(Problem description)
Check each line of the entries below for the word "synthesis", and copy the lines that have it.

(Data supplied)
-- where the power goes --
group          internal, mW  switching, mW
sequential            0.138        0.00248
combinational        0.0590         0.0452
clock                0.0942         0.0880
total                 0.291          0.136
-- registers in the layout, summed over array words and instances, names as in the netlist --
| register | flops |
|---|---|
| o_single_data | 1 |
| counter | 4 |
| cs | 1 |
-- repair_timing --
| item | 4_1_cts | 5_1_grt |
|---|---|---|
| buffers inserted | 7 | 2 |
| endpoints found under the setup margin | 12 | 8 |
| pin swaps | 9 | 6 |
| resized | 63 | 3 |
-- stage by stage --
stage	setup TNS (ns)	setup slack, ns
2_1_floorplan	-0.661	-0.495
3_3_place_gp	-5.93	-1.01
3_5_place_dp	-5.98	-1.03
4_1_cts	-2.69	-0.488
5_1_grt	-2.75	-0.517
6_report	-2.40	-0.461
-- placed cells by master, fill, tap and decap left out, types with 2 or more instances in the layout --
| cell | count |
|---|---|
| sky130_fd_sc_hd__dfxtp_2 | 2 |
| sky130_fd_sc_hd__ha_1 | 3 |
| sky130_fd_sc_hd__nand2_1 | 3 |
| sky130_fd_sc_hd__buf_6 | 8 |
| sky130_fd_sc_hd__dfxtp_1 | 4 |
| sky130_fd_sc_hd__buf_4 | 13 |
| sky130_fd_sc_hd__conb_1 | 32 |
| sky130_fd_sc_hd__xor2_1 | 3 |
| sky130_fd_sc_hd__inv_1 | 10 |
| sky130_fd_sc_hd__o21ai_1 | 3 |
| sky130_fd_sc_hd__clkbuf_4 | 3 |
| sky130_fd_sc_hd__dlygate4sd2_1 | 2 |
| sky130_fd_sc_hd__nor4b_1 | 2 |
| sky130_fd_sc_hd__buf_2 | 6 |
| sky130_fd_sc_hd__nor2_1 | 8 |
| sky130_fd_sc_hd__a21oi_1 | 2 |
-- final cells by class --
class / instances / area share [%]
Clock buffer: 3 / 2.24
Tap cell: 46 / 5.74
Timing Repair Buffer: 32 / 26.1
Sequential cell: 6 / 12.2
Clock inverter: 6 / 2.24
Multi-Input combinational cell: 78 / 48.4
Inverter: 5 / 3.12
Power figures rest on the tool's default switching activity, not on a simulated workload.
$ cat design/flow/run.sh
#!/bin/bash
# OpenROAD 26Q1-2900-gdf79404cd8, Yosys 0.63+post, stock flow scripts
make -C /OpenROAD-flow-scripts/flow DESIGN_CONFIG=/design/flow/config.mk WORK_HOME=/design/flow/orfs finish
$ cat design/flow/config.mk
export PLATFORM = sky130hd
export DESIGN_NAME = debouncer_module
export DESIGN_NICKNAME = debouncer_module
export VERILOG_FILES = /design/flow/design.v
export SDC_FILE = /design/flow/constraint.sdc
export NUM_CORES = 4
export LEC_CHECK = 1
export CORE_AREA = 10 10 105 105
export DIE_AREA = 0 0 115 115
$ cat design/flow/constraint.sdc
current_design debouncer_module

set clk_period 4.4
set clk_io_pct 0.2

create_clock -name clk0 -period $clk_period [get_ports {clk_16M}]

set non_clock_inputs [all_inputs -no_clocks]
set_input_delay [expr $clk_period * $clk_io_pct] -clock clk0 $non_clock_inputs
set_output_delay [expr $clk_period * $clk_io_pct] -clock clk0 [all_outputs]
$ cat design/flow/design.v
`timescale 1ns / 1ns
module debouncer_module ( set_rst_flag , pb , clk_16M ) ;
output set_rst_flag ;
input pb , clk_16M ;
reg set_rst_flag = 1'b0 ;
reg set_flag = 1'b1 ;
reg rst_flag = 1'b1 ; 
reg [17:0] counter ;
always @ ( posedge clk_16M )
	begin
	if ( pb == 1'b0 )
		begin
		if ( ( set_rst_flag == 1'b0 ) && ( rst_flag == 1'b1 ) )
			begin
			if ( counter < { 2'b10 , 16'h7100 } )
				counter <= counter + 18'b1 ;
			else
				begin
				counter <= 18'b0 ;
				set_rst_flag <= 1'b1 ;
				set_flag <= 1'b0 ;
				end
			end
		else	if ( ( set_rst_flag == 1'b1 ) && ( set_flag == 1'b1 ) )
			begin
			if ( counter < { 2'b10 , 16'h7100 } )
				counter <= counter + 18'b1 ;
			else
				begin
				counter <= 18'b0 ;
				set_rst_flag <= 1'b0 ;
				rst_flag <= 1'b0 ;
				end
			end
		end
	else
		begin
		counter <= 18'b0 ;
		set_flag <= 1'b1 ;
		rst_flag <= 1'b1 ;
		end
	end
endmodule 
==> impl.org <==
#+TITLE: Implementation results

** Logic synthesis
- Most instantiated flip-flop cell in the synthesis netlist :: dfxtp_1
- Area of the synthesized netlist per yosys stat :: 994.7 sq um
- EDFF count, synth :: 1
- Synth Seq Share :: 43.27%
- After technology mapping, the gate count stands at 111.
- The main area contributors are dfxtp_1 40%, xnor2_1 9.7%, nor2_1 7.2%.
- The mapped netlist covers 994.7 sq um.
- Asr flop ratio synth :: 0%
- Sorting the Yosys area breakdown by cell type puts at the top dfxtp_1.
- Register bit count reported by yosys :: 21
- Post-synthesis average cell area :: 8.961 sq um
- Most used standard cell by instance count after synthesis :: dfxtp_1
- The top cell type by area accounts for 40.25% of the synthesized area.
- Yosys Instances :: 111
- Most used standard cells in the synthesized netlist :: 20 x dfxtp_1, 19 x nor2_1, 11 x xnor2_1
- Cell Type Count :: 30
- Counting the warning lines in the Yosys log gives 1.

** Placement
- The placed instances occupy a cell area of 1144 sq um.
- Including well taps, the total number of placed cells is 220.
- Worst slack after detailed placement :: 2.219 ns
- Sum of net half-perimeters after detailed placement :: 1311 um
- Routability Congestion :: 0.7990
- In this run the tool buffered the top-level ports with 2 buffer cells.

** Final timing
- Final setup skew :: 0.003419 ns
- In the final report, the number of hold violations comes to 0.
- Number of setup violations in the final report :: 0
- Worst hold slack :: 0.4911 ns
- Across all checked pins, the minimum headroom to the slew limit is 59.77%.
- Derived from the worst setup path, the maximum achievable clock frequency is 0.4498 GHz.
- Setup slack of the critical path after layout :: 2.177 ns
- Transition at the pin with the smallest max-transition slack :: 0.5979 ns
- Adding up every negative setup slack in the final design gives 0 ns.
- RSZ-0062 raised after global routing :: false
- The final max-slew violation count recorded for this run is 0.
- Crit share post-route :: 50.53%
- After layout, the minimum clock period comes to 2.223 ns.

** CTS
- Skew-Pair Late Insertion Delay :: 0.26 ns
- Resize count post-CTS :: 0
- Number of buffers inserted to repair setup after CTS :: 0
- Buffers inserted during clock tree synthesis total 3.
- The root buffer cell chosen for the clock tree is clkbuf_8.
- Clock tree from TritonCTS :: yes
- In this run, post-CTS hold repair placed 0 buffers.
- Per the post-CTS timing run, clock transition at the registers of the reported paths is 0.07 ns.
- The number of clock sinks came to 21.
- The clock passes through at most 2 buffers.
- Looking at the clock tree report, the H-tree level count equals 1.

** Pwr
- The script computed a power per unit cell area of 277.1 nW/um^2.
- The leakage power in the latest report is 0.3739 nW.
- Switching power of the nets :: 0.06696 mW
- Total power :: 0.3294 mW
- The internal power of the cells totals 0.2624 mW.
- Of the total power, the share spent switching nets is 20.33%.
- Fraction of power consumed by combinational cells :: 2.9%
- Looking at the power breakdown, the clock network takes 37.6% of the total.
- IR analysis of the VDD net gives a maximum drop of 0.0001155 V.
- The flow reports that sequential cells draw 59.5% of the design power.

** Setup path
- Per the STA report, the cell with the highest stage delay on the worst path is nor4_1.
- For the worst reg-to-reg path, the endpoint reported by OpenROAD is counter[16]$_SDFFE_PP0P_.
- Family with the most delay on the worst path :: simple AND/OR/NAND/NOR gates
- Setup slack on the worst reg-to-reg path comes out at 2.18 ns.
- Depth of the critical timing path with buffers and inverters included :: 5
- Critical path cell sequence :: mux2i_1, buf_4, nor4_1, mux2_2, a2111oi_0
- Per STA, the highest per-stage delay on the worst path measures 0.58 ns.
- Per STA, the startpoint of the critical path is set_rst_flag$_DFFE_PP_.
- Nature of the critical path startpoint :: flop
- Start of the worst register-to-register path :: set_rst_flag$_DFFE_PP_
- According to the timing report, the arrival time at the worst endpoint equals 2.36 ns.
- Cell count of the worst reg-to-reg path :: 5
- The script reports the combined buffer and inverter count of the critical path as 1.
- The report shows a maximum critical-path fanout of 20.
- The critical path endpoint has a required time of 4.54 ns.
- STA classifies the critical path endpoint as a flop.
- The worst setup path is of the reg -> reg kind.

** Global routing
- Wire length of the first global-routing pass :: 3042 um
- In the global route stage, met1 resource usage came out at 4.057%.
- met2 track demand over resource after global routing is 3.754%.
- The number of antenna violations at the first check in global routing was 0.
- met3 track demand over resource after global routing is 1.266%.
- The number of global-route vias before repair was 673.
- Across every metal layer, demand over resource in global routing totals 2.755%.
- Entering global routing, the biggest net connects 21 pins.
- Final global-route overflow total :: 0
- Looking at the global route congestion table, the highest-usage layer is met1.

** Floorplan
- Boundary Pins :: 3
- Cell row count :: 34
- Horizontal die dimension :: 115 um
- Initial core utilization :: 11.35%
- The die is 115 um tall.
- Area of the core :: 8763 sq um
- In this run the full chip footprint comes out at 13230 sq um.

** Routing
- Initial detailed-routing violation count :: 48
- Routed WL :: 1854 um
- Detailed routing inserted a total of 797 vias.
- Routed wirelength normalized by instance count :: 8.277 um
- Number of nets with antenna violations after detailed routing :: 0
- The number of antenna diodes in the final layout is 0.
- First-pass iteration count of the detailed router :: 4
- In the routed design, unresolved DRC markers number 0.
- For this run, the detailed router reports a per-instance via density of 3.558.

** Min path
- Path type of the worst min-delay path :: reg -> reg
- Cell count of the worst hold path :: 2
- For hold timing, the worst endpoint is set_flag$_SDFFE_PP1P_.
- Critical hold path startpoint :: set_flag$_SDFFE_PP1P_

** Final layout
- Final core utilization :: 13.56%
- The layout stage reports a final design area of 1189 sq um.
- Post-Layout Cell Count :: 224
- Fraction of layout instances using a drive strength above 1 :: 7.759%
- Per the run report, area growth between synthesis and finish was 19.50%.

** Job
- Log Warnings :: 25
- Number of max-cap violations :: 0

** Run status
- The run finished with clean final reports.
cell usage in the layout, fill, tap and decap left out, types with 2 or more instances in the layout:
cell and count:
dfxtp_1 20, nor2_1 19, xnor2_1 11, nor4_1 7, nand4_1 7, nand3_1 6
o21ai_0 5, nand2_1 5, inv_1 3, mux2i_1 3, clkbuf_8 3, nor3_1 2
o221a_2 2, o211a_1 2, or3_1 2, clkdlybuf4s50_1 2, buf_4 2
power groups by stage:
| stage | logic (mW) | clock network (mW) | registers [mW] |
|---|---|---|---|
| 4_1_cts | 0.00975 | 0.127 | 0.196 |
| 5_1_grt | 0.0109 | 0.136 | 0.196 |
| 6_report | 0.00960 | 0.124 | 0.196 |
metal layers:
layer  vias to the layer above  part of all wire, %
li1                        415                    -
met4                         0                    0
met3                         0                  4.4
met1                       377                   56
met5                         -                    0
met2                         5                   39
worst register-to-register path, delay by kind of cell (launching register included):
family / cells / cell delay (ns)
flip-flops: 1 / 0.44
AND/OR/NAND/NOR: 1 / 0.58
multiplexers: 2 / 0.55
buffers and inverters: 1 / 0.21
AND-OR/OR-AND: 1 / 0.34
sequential cells by signal, summed over array words and instances (netlist names):
register	cells
counter	18
rst_flag	1
set_flag	1
set_rst_flag	1
cell type report:
class | count | area (sq um)
inverters | 3 | 11.26
clock buffers | 4 | 45.04
multi-input cells | 84 | 531.8
repair buffers | 4 | 35.03
fillers | 984 | 7575
flip-flops and latches | 21 | 430.4
well taps | 108 | 135.1
cell families (layout without fill, tap and decap cells):
kind of cell,Yosys count,count (layout),share of synthesized area [%]
muxes,4,4,4.151
adders and majority gates,1,1,1.258
DFF,21,21,43.27
and+or+nand+nor,54,54,27.93
AOI/OAI and AO/OA,13,13,9.560
xor gates and xnor gates,12,12,10.57
buffers and inverters,6,11,3.270
how the worst max path moves through the flow:
stage,to,slack [ns]
CTS,counter[16]$_SDFFE_PP0P_,2.20
global route,counter[16]$_SDFFE_PP0P_,1.99
finish,counter[16]$_SDFFE_PP0P_,2.18
Power is estimated from default activity; no workload was simulated.
--- design/flow/run.sh ---
#!/bin/bash
# OpenROAD 26Q1-2900-gdf79404cd8, Yosys 0.63+post, stock flow scripts
make -C /OpenROAD-flow-scripts/flow DESIGN_CONFIG=/design/flow/config.mk WORK_HOME=/design/flow/orfs finish
--- design/flow/config.mk ---
export PLATFORM = sky130hd
export DESIGN_NAME = encode38
export DESIGN_NICKNAME = encode38
export VERILOG_FILES = /design/flow/design.v
export SDC_FILE = /design/flow/constraint.sdc
export NUM_CORES = 4
export LEC_CHECK = 1
export CORE_AREA = 10 10 70 70
export DIE_AREA = 0 0 80 80
--- design/flow/constraint.sdc ---
current_design encode38

set clk_period 1.4
set clk_io_pct 0.2

create_clock -name clk0 -period $clk_period

set non_clock_inputs [all_inputs -no_clocks]
set_input_delay [expr $clk_period * $clk_io_pct] -clock clk0 $non_clock_inputs
set_output_delay [expr $clk_period * $clk_io_pct] -clock clk0 [all_outputs]
--- design/flow/design.v ---
module encode38(x,en,y, indicate);
  input  [7:0] x;
  input  en;
  output reg [2:0]y;
  output reg indicate;
  integer i;
  always @(x or en) begin
    if (en) begin
      y = 0;
      if (x != 0) indicate <= 1'b1;
      else indicate <= 1'b0;
      for( i = 0; i <= 7; i = i+1)
          if(x[i] == 1)  y = i[2:0];
    end
    else  y = 0;
  end
endmodule
==> job_summary.md <==
### Flow metrics

| Metric | Value |
|---|---|
| WL final | `509 um` |
| N_diodes | `0` |
| Fp util | `2.86%` |
| Netlist cell types | `11` |
| Post-Place Cells | `75` |
| GR Layer Usage met1 | `1.72%` |
| Endpoints left unconstrained | `2` |
| Met3 capacity usage during global routing | `0.455%` |
| Commonest cells in the netlist | `nor2_1 (3), inv_1 (2)` |
| Gr usage total | `1.41%` |
| Tool warnings | `33` |
| Die Wd | `80 um` |
| CP max stage delay | `250 ps` |
| Top cells by area | `o41ai_2 (17%), dlxtp_1 (15%), nor4_2 (13%)` |
| Worst path buffer plus inverter count | `2` |
| Worst setup SP type | `input pin` |
| CP arrival | `1070 ps` |
| Status | `finished, final reports clean` |
| 1st-iter DRT viols | `3` |
| Remaining antenna violation count | `0` |
| Critical path capture point type | `output port` |
| Delay-heaviest family, CP | `buffers and inverters` |
| Maximum VDD drop | `16.9 uV` |
| Total number of vias | `164` |
| # port buffers | `13` |
| DRT Pass-1 Iters | `3` |
| Post-synthesis cell area | `97.6 um2` |
| Final hold vios | `0` |
| Area leader, netlist | `o41ai_2` |
| Yosys chip area | `97.6 um2` |
| Synth-to-layout area growth | `214%` |
| Die Y | `80 um` |
| Worst rel slew slack | `84.6%` |
| Post-route insts no fill | `77` |
| Leakage | `0.123 nW` |
| Area share, top type | `16.7%` |
| Pre-CTS WS | `-542 ps` |
| Synth top cell by count | `nor2_1` |
| Gate Count Post-Synth | `14` |
| Gp weighted congestion | `0.686` |
| Routed WL per cell | `6.61 um` |
| Ys flops | `1` |
| RSZ-0062 raised after global routing | `no` |
| Max_cap viols | `0` |
| Cycle use final | `96.2%` |
| Tmin final | `1350 ps` |
| GRT Max-Usage Layer | `met2` |
| Std-Cell Rows | `21` |
| Biggest registers after layout | `indicate x1` |
| GRT overflow | `0` |
| Largest net degree at the start of global routing | `5` |
| Worst setup startpoint | `x[2]` |
| YS warnings | `1` |
| WHS | `888 ps` |
| Critical-path top delay cell | `dlygate4sd2_1` |
| Core area | `3420 um2` |
| Vias in the first global route | `168` |
| Vias per inst | `2.13` |
| Initial antenna violation count | `0` |
| PwrDens | `186 nW/um2` |
| Required time worst endpoint | `1120 ps` |
| Mean post-synth cell area | `6.97 um2` |
| Worst Hold Launch | `x[4]` |
| Critical path type | `input pin to output port` |
| Ys flop type | `dlxtp_1` |
| Reg with most FFs | `indicate` |
| Register pins left without a clock | `1` |
| Global-route wire length before repair | `772 um` |
| Worst min path class | `input pin to output port` |
| Hold Buf Count CTS | `0` |
| DRC Markers | `0` |
| Fraction of layout cells with a size suffix above 1 | `48.4%` |
| Worst-Margin Slew | `228 ps` |
| Final setup margin | `53.5 ps` |
| Pins Over Slew Limit | `0` |
| Max Clk Rate | `743 MHz` |
| Number of flip-flops under the largest register name | `1` |
| EDFF count, synth | `0` |
| Met2 Usage GRT | `2.49%` |
| Io pins | `13` |
| Final setup vio count | `0` |
| Crit-path max FO | `2` |
| Post-synth ARST share | `0%` |
| Critical Path, Cell by Cell | `dlygate4sd2_1, nor2_2, nor3_2, o31a_1, buf_2` |
| Chip Area | `6400 um2` |
| HPWL after DPL | `447 um` |
| Yosys cell count | `14` |
## repair_timing
action	4_1_cts	5_1_grt
buffers inserted	2	0
pin swaps	4	2
endpoints found under the setup margin	3	1
gates resized	30	2
## final cells by class
cell class	count	area [um2]
multi-input combinational	11	95.1
timing repair buffer	17	131
tap	46	57.6
inverter	2	7.51
sequential	1	15.0
fill	410	3110
## metrics by stage
stage / util [%] / instance area [um2] / power, mW / TNS, ps
after floorplan: - / 97.6 / 0.0132 / 0
after global placement: 8.79 / 300 / 0.0628 / -1480
after detailed placement: 8.79 / 300 / 0.0633 / -1490
after CTS: 8.79 / 300 / 0.0560 / -8.53
after global routing: 8.97 / 307 / 0.0618 / 0
final: 8.97 / 307 / 0.0569 / 0
## cell families (layout without fill, tap and decap cells)
logic type | after synthesis | after routing | synth area share, %
simple gates | 7 | 7 | 41.0
buf+inv | 2 | 19 | 7.70
compound gates | 4 | 4 | 35.9
latches | 1 | 1 | 15.4
## metal layers
layer / vias up / routed length, um
li1: 85 / -
met1: 72 / 212
met2: 7 / 237
met3: 0 / 59
met4: 0 / 0
met5: - / 0
## cell usage in the layout (no fill, tap or decap)
cell type / n
buf_2: 5
dlygate4sd2_1: 4
buf_4: 4
inv_1: 2
nor2_1: 2
clkdlybuf4s50_1: 2
nor2_2: 1
nor3_2: 1
o31a_1: 1
a21oi_2: 1
nor2b_1: 1
o21ai_0: 1
o41ai_2: 1
nor4_4: 1
nand3_1: 1
dlxtp_1: 1
clkdlybuf4s15_1: 1
clkdlybuf4s15_2: 1
## path summary, 6_finish.rpt
check	to	slack [ps]	depth (start not counted)
worst max-delay path	y[1]	50	5
worst min-delay path	y[0]	890	3
## power breakdown
part / switching (mW) / internal [mW]
Sequential: 0.0000178 / 0.00107
Combinational: 0.0241 / 0.0317
Clock: 0 / 0
Total: 0.0242 / 0.0327
## worst min-delay path, delay by kind of cell
family	cells	cell delay, ps
AOI/OAI and AO/OA	1	80
buffers and inverters	2	250
Power figures rest on the tool's default switching activity, not on a simulated workload.
## flow/design.v

```verilog
module top(
	input [7:0] a,
	input clk,
	input [2:0] count,
	input lin,
	output reg [7:0] dout
);
always@(posedge clk)begin
	case(count)
		3'b000:dout<=8'b00000000; 
		3'b001:dout<=a; 
		3'b010:dout<=dout>>1; 
		3'b011:dout<=dout<<1; 
		3'b100:dout<={dout[7],dout[7:1]}; 
		3'b101:dout<={lin,dout[7:1]}; 
		3'b110:dout<={dout[0],dout[7:1]}; 
		3'b111:dout<={dout[6:0],dout[7]}; 
		default:dout<=dout;
	endcase
end
endmodule
```

## flow/run.sh

```bash
#!/bin/bash
# OpenROAD 26Q1-2900-gdf79404cd8, Yosys 0.63+post, stock flow scripts
make -C /OpenROAD-flow-scripts/flow DESIGN_CONFIG=/design/flow/config.mk WORK_HOME=/design/flow/orfs finish
```

## flow/config.mk

```make
export PLATFORM = sky130hd
export DESIGN_NAME = top
export DESIGN_NICKNAME = top
export VERILOG_FILES = /design/flow/design.v
export SDC_FILE = /design/flow/constraint.sdc
export NUM_CORES = 4
export LEC_CHECK = 1
export CORE_AREA = 10 10 70 70
export DIE_AREA = 0 0 80 80
```

## flow/constraint.sdc

```tcl
current_design top

set clk_period 2.2
set clk_io_pct 0.2

create_clock -name clk0 -period $clk_period [get_ports {clk}]

set non_clock_inputs [all_inputs -no_clocks]
set_input_delay [expr $clk_period * $clk_io_pct] -clock clk0 $non_clock_inputs
set_output_delay [expr $clk_period * $clk_io_pct] -clock clk0 [all_outputs]
```

==> job_summary.md <==
### Flow metrics

| Metric | Value |
|---|---|
| Root Buffer | `clkbuf_4` |
| Crit. End Element | `flip-flop` |
| Gp weighted congestion | `0.7687` |
| Antenna Nets Post-Route | `0` |
| IO buf count | `20` |
| RSZ-0062 raised after global routing | `false` |
| Vias in the first global route | `370` |
| Vias/cell | `3.563` |
| Max reg flops | `8` |
| Total grt overflow | `0` |
| Clock sink count | `8` |
| Via count | `367` |
| Setup violators final | `0` |
| Cells after Synth | `35` |
| Yosys cell count | `35` |
| Hpwl dp | `987.8 µm` |
| Final Non-Filler Cells | `103` |
| Unique cell types | `16` |
| First-pass DRT Iterations | `4` |
| Die Span X | `80 µm` |
| Hold endpoint | `dout[0]` |
| Placement Setup Slack | `370.7 ps` |
| Placed insts | `99` |
| Die height | `80 µm` |
| Post-layout min period | `1583 ps` |
| Setup slack after layout | `617.2 ps` |
| CTS Buf Count | `3` |
| Clock skew | `10.98 ps` |
| Max clock buf depth | `2` |
| Initial antenna violation count | `0` |
| Hold Path Depth | `1` |
| Design Area, Final | `659.4 µm²` |
| Number of placement rows | `21` |
| HP Class | `reg2reg` |
| Wire per inst | `12.10 µm` |
| Register with the most flip-flops | `dout` |
| # Post-CTS Setup Buffers | `0` |
| Worst path required time | `2400 ps` |
| Pre-Place Util | `11.39%` |
| Worst Tran Pin Value | `590.9 ps` |
| Arr. time, crit path | `1780 ps` |
| CP Launch Type | `primary input` |
| # hold bufs at CTS | `0` |
| Fin crit share | `71.94%` |
| Share of cells above drive strength 1 | `12.28%` |
| Post-synth seq share | `43.73%` |
| Largest net degree at the start of global routing | `11` |
| Outcome | `complete, no violations` |
| Max Cap Violations | `0` |
| Critical path fanouts, max | `7` |
| Yosys Warn Count | `1` |
| DRC Markers | `0` |
| Final hold slack | `507.6 ps` |
| Top cells excl fill/tap | `clkdlybuf4s50_1 (20), nor3b_1 (7), dfxtp_1 (7)` |
| Antenna Cells | `0` |
| Area Overhead vs Synth | `69.45%` |
| Post-Route Setup TNS | `0 ps` |
| Final wirelength | `1246 µm` |
| Most frequent logic cell in the layout | `clkdlybuf4s50_1` |
| Syn Area/Cell | `11.12 µm²` |
| CP Class | `in2reg` |
| Placed instance area | `633.1 µm²` |
| Worst R2R End | `dout[0]` |
| Filler instances | `388` |
| CTS tree | `done` |
| Number of I/O pins | `21` |
| FMAX | `631.8 MHz` |
| Peak supply drop | `248.6 µV` |
| Number of gates resized after CTS | `0` |
| R2R Path Start | `dout[7]` |
| Max-slew headroom | `59.48%` |
| Core Footprint | `3416 µm²` |
| Power Dens Cells | `603.9 nW/µm²` |
| Top Registers | `dout (8)` |
| R2R Setup Slk | `1250 ps` |
| Final Max Tran Viols | `0` |
| H-tree levels | `1` |
| Critical Path Start | `count[1]` |
| Yosys stat chip area | `389.1 µm²` |
| Hold_sp | `dout[1]` |
| Global-route wire length before repair | `1890 µm` |
| Latency at later pin | `260 ps` |
| Worst-path clk slew | `60 ps` |
| Leakage | `0.0002374 µW` |
| GRT Total Usage | `3.955%` |
| Tool Warnings | `25` |
| Hold Vio Cnt, Final | `0` |
| Synth Cell Area | `389.1 µm²` |
| Chip area | `6400 µm²` |
| Cells on worst reg2reg path | `2` |
| Post-synthesis register bit count | `8` |
| DRT iter0 DRCs | `17` |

(Task response)
** Logic synthesis
- Most instantiated flip-flop cell in the synthesis netlist :: dfxtp_1
- Post-synthesis average cell area :: 8.961 sq um
- Most used standard cell by instance count after synthesis :: dfxtp_1
- Buffers inserted during clock tree synthesis total 3.
- Per the run report, area growth between synthesis and finish was 19.50%.
| Post-synthesis cell area | `97.6 um2` |
logic type | after synthesis | after routing | synth area share, %
| Post-synthesis register bit count | `8` |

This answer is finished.